Dataset records:
━━━━━━━━
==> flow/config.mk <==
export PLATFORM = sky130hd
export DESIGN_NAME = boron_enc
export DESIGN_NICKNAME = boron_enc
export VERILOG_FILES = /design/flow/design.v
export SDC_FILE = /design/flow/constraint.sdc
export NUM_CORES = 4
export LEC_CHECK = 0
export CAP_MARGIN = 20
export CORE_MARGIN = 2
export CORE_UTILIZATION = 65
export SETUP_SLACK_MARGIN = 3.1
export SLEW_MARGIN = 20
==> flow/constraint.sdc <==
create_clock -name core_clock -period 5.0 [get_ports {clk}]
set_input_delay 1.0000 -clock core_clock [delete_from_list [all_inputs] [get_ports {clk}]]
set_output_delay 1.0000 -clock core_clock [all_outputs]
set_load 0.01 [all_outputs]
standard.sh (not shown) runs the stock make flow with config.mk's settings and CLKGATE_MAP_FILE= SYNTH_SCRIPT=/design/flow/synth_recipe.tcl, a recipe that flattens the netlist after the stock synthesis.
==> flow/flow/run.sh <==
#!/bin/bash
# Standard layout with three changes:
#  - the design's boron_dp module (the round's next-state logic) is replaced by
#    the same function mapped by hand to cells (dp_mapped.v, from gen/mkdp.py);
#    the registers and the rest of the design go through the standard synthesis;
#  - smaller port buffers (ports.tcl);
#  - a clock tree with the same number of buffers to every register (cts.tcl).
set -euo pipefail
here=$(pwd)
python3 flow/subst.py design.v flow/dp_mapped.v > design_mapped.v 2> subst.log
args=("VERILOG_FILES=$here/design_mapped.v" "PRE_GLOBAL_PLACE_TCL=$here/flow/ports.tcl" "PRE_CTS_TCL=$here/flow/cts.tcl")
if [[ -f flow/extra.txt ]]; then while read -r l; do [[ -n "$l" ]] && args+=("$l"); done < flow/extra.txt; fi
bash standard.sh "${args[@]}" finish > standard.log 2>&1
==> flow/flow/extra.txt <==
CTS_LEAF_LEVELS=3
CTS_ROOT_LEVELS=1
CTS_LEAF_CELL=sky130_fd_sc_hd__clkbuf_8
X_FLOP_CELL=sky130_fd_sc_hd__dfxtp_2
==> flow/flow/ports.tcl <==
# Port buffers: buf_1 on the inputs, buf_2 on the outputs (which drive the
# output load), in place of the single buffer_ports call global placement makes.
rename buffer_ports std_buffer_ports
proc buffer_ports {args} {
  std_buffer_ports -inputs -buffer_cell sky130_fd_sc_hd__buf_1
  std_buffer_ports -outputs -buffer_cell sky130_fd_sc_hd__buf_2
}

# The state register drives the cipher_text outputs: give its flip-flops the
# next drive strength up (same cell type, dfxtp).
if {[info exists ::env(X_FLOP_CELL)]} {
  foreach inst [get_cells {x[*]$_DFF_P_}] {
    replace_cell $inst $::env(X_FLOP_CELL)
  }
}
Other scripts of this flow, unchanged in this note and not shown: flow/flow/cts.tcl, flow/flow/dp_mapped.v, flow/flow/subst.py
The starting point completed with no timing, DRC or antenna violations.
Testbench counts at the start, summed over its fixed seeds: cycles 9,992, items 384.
━━━━━━━━
▶ _REQUIREMENT_: Identify each line in the entries with the word "extra" and copy it.

▶ _TASK SOLUTION_:
if [[ -f flow/extra.txt ]]; then while read -r l; do [[ -n "$l" ]] && args+=("$l"); done < flow/extra.txt; fi
==> flow/flow/extra.txt <==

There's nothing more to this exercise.